**Task instructions**
Whenever a line of the data below holds the string "cell", copy that line.

**Provided records**
—————

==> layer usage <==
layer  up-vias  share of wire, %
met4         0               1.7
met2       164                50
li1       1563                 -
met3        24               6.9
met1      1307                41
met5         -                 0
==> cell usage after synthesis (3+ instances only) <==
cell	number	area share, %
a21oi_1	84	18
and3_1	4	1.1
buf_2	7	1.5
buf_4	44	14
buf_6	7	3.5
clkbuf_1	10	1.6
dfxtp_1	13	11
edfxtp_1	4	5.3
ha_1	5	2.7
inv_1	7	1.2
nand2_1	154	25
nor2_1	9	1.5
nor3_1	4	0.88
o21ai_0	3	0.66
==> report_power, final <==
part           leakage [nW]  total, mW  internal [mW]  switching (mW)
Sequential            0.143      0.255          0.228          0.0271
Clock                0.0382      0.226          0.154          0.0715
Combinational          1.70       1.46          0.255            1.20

—————

**Finished exercise**
==> cell usage after synthesis (3+ instances only) <==
cell	number	area share, %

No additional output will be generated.